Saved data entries
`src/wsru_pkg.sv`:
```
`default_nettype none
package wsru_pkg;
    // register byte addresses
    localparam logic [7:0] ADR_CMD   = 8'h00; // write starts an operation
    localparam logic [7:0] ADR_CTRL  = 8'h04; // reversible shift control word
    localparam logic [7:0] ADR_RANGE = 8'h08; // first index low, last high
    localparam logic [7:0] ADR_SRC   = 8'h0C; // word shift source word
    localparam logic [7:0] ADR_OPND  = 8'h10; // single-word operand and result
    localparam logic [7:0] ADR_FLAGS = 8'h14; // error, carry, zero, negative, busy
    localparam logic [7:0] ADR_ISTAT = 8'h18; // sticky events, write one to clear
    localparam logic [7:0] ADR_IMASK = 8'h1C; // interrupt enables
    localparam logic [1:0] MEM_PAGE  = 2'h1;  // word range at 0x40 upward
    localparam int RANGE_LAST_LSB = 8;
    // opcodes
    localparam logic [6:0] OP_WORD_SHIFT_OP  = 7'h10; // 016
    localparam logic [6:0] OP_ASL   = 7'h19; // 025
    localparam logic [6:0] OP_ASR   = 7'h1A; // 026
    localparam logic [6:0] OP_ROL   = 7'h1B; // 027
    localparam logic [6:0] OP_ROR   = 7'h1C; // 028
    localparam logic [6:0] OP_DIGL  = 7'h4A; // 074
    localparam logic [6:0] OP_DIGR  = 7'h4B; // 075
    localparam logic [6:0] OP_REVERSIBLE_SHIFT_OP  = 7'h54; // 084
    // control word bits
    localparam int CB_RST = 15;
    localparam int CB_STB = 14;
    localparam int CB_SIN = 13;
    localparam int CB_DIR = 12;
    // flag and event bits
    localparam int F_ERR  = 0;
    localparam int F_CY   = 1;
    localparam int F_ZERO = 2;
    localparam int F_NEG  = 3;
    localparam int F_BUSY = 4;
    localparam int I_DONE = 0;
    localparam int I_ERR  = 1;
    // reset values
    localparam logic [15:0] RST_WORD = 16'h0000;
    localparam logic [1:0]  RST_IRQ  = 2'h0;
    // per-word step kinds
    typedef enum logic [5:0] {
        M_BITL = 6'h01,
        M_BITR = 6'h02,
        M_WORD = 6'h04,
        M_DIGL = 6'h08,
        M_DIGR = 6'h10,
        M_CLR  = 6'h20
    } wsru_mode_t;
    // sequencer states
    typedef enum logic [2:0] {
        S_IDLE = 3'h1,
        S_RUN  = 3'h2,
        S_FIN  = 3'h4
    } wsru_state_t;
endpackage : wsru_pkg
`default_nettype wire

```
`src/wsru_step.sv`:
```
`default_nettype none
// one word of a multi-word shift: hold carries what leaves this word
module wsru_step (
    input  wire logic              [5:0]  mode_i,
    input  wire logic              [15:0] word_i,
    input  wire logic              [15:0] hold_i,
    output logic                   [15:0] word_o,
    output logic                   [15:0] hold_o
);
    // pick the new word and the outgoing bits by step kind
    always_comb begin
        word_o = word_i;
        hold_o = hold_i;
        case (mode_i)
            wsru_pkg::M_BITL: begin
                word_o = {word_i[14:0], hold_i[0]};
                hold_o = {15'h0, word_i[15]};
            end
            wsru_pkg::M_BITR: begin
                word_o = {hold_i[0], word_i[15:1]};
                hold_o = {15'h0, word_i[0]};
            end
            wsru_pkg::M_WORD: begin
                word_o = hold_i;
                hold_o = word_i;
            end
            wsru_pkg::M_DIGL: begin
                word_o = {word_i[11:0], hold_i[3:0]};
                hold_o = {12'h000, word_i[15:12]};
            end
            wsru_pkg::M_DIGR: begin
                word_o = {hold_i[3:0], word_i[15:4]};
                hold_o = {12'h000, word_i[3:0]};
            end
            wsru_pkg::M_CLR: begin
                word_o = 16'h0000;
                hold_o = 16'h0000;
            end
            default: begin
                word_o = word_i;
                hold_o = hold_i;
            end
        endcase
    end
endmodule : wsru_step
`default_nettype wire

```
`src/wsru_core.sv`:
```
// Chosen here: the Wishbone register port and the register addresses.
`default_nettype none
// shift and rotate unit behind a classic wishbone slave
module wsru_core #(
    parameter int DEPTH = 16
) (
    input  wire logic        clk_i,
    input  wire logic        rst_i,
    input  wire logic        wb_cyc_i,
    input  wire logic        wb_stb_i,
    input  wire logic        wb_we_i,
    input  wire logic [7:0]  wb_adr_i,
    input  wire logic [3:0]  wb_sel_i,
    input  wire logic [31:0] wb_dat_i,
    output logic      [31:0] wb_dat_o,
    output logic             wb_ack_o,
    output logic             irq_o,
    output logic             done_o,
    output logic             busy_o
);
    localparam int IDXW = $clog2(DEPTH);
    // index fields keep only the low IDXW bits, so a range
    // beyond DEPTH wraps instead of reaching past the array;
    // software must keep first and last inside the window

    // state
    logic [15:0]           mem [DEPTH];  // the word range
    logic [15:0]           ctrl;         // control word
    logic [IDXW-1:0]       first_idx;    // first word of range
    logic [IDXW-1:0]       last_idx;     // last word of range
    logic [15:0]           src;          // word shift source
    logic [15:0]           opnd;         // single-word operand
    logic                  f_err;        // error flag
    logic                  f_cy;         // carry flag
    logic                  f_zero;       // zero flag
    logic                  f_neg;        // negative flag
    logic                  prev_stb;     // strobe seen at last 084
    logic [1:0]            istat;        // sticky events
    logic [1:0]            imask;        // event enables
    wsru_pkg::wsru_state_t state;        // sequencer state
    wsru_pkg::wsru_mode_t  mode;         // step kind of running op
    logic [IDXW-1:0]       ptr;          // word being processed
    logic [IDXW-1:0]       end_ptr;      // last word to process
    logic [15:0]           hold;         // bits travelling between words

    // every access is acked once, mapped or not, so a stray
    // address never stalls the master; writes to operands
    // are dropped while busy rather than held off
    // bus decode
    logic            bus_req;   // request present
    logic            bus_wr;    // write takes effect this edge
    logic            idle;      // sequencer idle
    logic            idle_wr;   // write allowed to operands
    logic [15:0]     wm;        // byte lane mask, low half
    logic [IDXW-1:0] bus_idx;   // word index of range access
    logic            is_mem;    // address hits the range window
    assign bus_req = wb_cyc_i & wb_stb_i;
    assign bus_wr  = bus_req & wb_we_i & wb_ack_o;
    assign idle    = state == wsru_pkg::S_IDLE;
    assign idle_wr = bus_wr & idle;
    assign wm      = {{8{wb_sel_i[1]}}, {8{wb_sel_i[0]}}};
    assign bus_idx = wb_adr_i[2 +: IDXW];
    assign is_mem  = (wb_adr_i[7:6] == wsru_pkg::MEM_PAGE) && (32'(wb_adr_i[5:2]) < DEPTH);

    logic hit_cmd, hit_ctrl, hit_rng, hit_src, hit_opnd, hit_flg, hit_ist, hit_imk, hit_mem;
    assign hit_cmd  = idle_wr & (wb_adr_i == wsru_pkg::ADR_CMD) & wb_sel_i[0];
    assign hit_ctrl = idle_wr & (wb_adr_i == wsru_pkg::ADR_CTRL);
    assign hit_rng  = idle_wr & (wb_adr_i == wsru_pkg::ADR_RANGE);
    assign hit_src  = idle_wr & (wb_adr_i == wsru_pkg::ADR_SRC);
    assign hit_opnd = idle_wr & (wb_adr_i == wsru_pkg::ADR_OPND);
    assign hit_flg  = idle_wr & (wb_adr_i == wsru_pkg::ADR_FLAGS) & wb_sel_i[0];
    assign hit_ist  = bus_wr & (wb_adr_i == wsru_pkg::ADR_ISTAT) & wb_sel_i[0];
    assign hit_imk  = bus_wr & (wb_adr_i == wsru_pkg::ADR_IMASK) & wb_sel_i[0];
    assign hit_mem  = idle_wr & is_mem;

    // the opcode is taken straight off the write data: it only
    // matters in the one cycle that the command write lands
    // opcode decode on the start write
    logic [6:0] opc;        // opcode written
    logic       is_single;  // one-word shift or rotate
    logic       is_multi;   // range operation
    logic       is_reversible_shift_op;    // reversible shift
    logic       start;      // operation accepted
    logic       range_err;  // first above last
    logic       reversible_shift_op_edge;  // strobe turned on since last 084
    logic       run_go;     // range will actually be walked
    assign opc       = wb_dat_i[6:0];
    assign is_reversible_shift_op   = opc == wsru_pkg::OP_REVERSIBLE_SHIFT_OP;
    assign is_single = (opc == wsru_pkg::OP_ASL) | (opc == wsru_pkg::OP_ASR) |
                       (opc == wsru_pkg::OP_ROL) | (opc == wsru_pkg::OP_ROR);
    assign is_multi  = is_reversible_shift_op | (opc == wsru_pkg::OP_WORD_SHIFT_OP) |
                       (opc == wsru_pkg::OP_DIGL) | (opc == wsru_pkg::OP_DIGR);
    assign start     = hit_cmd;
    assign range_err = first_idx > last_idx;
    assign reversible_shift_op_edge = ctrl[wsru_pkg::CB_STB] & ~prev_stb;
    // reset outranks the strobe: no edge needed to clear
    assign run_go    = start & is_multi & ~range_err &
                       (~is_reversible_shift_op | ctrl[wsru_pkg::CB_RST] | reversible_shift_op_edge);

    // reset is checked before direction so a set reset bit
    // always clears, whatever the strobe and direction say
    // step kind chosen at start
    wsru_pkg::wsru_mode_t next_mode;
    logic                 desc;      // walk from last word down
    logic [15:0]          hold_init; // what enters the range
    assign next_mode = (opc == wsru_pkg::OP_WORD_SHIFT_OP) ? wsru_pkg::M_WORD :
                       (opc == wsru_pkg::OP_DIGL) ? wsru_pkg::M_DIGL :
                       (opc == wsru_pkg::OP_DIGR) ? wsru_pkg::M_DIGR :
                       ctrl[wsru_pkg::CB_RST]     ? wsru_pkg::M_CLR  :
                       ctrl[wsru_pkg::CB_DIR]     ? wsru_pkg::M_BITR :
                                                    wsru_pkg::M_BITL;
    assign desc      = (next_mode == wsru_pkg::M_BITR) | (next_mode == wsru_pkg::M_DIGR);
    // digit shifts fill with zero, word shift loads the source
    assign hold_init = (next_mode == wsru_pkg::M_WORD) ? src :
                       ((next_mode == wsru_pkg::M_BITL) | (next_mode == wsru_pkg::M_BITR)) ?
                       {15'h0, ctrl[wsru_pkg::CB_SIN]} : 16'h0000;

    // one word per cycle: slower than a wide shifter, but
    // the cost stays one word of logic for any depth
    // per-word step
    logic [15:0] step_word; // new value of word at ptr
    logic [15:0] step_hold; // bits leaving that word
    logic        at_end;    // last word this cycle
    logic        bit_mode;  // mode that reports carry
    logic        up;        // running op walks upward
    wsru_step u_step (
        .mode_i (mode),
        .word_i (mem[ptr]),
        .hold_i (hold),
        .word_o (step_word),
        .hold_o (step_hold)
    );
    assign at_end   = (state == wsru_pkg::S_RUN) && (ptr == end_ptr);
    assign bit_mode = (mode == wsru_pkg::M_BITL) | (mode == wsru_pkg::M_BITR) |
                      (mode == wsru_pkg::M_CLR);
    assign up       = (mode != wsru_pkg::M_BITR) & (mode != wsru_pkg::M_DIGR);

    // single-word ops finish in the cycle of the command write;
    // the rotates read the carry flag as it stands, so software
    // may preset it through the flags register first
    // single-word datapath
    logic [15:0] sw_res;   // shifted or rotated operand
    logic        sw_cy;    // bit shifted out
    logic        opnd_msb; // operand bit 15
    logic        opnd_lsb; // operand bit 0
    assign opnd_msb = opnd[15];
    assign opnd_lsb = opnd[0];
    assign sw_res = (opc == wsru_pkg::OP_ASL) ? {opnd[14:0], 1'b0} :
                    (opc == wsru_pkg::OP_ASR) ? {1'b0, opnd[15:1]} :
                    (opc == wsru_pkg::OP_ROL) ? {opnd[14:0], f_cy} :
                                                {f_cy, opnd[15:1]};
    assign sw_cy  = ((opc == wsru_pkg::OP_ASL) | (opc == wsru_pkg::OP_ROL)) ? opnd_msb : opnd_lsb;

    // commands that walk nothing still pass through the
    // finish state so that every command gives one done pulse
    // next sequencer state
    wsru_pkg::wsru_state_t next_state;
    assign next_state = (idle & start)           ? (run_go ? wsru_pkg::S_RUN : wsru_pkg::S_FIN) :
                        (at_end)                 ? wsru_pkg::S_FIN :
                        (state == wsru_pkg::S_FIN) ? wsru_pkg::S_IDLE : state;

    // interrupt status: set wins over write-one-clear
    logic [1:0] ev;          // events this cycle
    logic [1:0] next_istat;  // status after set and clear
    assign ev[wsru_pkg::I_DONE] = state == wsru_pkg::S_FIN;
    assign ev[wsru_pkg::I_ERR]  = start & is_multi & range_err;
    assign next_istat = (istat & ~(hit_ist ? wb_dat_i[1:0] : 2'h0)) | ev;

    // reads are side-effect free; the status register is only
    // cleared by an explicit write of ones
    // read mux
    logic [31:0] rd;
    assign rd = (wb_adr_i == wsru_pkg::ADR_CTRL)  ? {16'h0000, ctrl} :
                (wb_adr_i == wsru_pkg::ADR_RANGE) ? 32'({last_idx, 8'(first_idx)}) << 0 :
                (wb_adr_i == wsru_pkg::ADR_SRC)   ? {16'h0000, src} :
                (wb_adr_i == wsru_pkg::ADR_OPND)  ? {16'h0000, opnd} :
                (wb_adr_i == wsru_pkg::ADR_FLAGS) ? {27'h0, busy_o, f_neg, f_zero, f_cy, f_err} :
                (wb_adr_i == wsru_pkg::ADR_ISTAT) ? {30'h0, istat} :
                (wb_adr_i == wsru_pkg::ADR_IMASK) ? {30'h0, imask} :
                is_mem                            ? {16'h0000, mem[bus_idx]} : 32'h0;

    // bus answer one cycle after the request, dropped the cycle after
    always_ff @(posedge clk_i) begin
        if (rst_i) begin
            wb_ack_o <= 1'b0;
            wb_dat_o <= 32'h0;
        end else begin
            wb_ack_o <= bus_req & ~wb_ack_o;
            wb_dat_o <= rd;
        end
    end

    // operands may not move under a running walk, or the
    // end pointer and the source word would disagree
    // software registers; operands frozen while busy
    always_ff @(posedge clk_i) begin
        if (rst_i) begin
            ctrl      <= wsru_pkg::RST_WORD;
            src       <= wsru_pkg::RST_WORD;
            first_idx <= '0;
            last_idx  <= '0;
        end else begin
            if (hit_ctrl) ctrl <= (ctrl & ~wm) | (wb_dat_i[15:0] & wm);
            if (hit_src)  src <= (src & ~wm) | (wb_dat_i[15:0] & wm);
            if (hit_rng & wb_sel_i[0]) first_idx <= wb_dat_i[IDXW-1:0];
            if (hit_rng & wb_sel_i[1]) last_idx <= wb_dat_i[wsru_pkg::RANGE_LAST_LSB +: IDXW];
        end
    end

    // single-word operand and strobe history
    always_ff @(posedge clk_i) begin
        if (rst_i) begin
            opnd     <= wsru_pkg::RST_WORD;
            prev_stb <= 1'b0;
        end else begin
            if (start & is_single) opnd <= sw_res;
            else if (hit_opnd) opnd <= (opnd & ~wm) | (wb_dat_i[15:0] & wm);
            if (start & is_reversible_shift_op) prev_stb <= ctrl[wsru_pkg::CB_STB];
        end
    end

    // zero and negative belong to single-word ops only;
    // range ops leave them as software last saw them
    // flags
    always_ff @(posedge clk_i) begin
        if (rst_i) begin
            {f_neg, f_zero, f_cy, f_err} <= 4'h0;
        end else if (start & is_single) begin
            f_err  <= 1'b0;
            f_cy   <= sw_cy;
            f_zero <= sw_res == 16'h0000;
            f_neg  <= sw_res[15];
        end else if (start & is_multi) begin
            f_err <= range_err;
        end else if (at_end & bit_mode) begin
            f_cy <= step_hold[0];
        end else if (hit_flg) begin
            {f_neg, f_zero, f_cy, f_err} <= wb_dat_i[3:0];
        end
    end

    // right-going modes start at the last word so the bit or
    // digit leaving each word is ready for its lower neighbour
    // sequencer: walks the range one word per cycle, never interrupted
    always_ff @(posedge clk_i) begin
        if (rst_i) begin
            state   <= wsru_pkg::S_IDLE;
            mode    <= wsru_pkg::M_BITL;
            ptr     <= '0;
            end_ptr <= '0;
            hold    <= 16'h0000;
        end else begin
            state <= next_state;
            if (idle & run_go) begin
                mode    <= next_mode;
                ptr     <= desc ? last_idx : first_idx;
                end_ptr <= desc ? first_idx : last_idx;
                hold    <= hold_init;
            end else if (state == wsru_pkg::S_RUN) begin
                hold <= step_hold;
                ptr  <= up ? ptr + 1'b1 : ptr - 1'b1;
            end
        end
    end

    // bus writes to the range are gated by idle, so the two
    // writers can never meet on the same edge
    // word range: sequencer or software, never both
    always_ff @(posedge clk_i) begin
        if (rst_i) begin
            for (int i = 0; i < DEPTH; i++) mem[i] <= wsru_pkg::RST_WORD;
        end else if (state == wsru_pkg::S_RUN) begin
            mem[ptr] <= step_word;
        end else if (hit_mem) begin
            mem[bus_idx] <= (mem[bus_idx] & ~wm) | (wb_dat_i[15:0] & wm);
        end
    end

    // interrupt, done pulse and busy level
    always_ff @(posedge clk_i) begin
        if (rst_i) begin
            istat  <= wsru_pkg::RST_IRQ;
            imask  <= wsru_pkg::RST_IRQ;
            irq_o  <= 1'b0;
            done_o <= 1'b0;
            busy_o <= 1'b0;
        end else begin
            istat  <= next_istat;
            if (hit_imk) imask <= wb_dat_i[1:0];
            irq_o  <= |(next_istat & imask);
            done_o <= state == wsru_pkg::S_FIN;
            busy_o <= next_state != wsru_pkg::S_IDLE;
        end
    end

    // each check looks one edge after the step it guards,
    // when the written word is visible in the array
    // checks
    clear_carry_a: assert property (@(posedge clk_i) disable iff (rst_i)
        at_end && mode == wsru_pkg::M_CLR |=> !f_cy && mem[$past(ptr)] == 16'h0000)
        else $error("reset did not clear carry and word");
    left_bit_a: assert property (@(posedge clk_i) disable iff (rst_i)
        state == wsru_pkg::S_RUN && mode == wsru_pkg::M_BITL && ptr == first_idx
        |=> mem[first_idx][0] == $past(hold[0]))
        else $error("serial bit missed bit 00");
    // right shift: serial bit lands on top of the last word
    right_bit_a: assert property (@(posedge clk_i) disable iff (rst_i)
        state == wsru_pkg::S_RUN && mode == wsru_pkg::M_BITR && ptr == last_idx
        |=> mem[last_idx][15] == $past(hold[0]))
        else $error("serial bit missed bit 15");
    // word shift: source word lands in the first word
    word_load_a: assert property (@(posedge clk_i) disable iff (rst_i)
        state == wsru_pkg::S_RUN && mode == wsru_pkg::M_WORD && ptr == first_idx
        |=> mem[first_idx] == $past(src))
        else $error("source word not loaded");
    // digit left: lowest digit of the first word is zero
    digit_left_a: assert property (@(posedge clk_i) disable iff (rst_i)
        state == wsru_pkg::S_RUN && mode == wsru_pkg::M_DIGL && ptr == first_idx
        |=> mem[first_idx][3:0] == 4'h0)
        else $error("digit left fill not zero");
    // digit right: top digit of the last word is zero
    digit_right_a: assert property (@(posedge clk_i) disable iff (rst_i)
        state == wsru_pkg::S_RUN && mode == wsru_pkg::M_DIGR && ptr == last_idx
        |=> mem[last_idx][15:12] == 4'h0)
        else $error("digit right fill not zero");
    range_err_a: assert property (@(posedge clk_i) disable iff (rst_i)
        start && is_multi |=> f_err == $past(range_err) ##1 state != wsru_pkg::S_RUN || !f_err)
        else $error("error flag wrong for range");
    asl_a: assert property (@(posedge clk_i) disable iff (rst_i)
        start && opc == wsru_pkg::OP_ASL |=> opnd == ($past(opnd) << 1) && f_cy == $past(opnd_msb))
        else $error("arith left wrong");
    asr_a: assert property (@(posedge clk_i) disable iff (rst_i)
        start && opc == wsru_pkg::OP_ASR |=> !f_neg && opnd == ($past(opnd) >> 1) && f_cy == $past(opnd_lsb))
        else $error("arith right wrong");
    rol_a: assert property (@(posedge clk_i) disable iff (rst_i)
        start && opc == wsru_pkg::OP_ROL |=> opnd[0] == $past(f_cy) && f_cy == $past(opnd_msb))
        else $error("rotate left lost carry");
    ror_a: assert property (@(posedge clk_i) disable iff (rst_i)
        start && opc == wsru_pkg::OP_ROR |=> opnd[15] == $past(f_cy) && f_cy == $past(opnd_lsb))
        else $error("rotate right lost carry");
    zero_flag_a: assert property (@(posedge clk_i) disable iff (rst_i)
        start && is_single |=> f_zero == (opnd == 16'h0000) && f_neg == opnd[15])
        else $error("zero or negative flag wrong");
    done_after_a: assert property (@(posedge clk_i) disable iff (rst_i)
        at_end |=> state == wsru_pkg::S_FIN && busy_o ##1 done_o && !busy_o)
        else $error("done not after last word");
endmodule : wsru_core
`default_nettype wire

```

- [Task description]:
Within the entries, find all lines holding "endmodule" and copy each one.

- [Task result]:
endmodule : wsru_step
endmodule : wsru_core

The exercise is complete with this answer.